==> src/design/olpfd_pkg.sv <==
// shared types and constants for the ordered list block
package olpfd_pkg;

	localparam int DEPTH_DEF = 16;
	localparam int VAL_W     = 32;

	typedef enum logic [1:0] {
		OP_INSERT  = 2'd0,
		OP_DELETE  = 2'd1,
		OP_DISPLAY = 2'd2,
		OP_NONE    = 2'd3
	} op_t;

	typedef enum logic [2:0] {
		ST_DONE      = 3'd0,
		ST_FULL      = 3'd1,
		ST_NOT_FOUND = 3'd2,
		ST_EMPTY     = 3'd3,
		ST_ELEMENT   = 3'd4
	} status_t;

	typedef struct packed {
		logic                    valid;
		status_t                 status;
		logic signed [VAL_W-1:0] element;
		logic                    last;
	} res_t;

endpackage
┄┄┄┄┄┄┄┄┄┄┄┄┄┄┄┄┄┄┄┄
Looking back over the records above, in how many lines does the word "enum" occur? Give the number alone.

2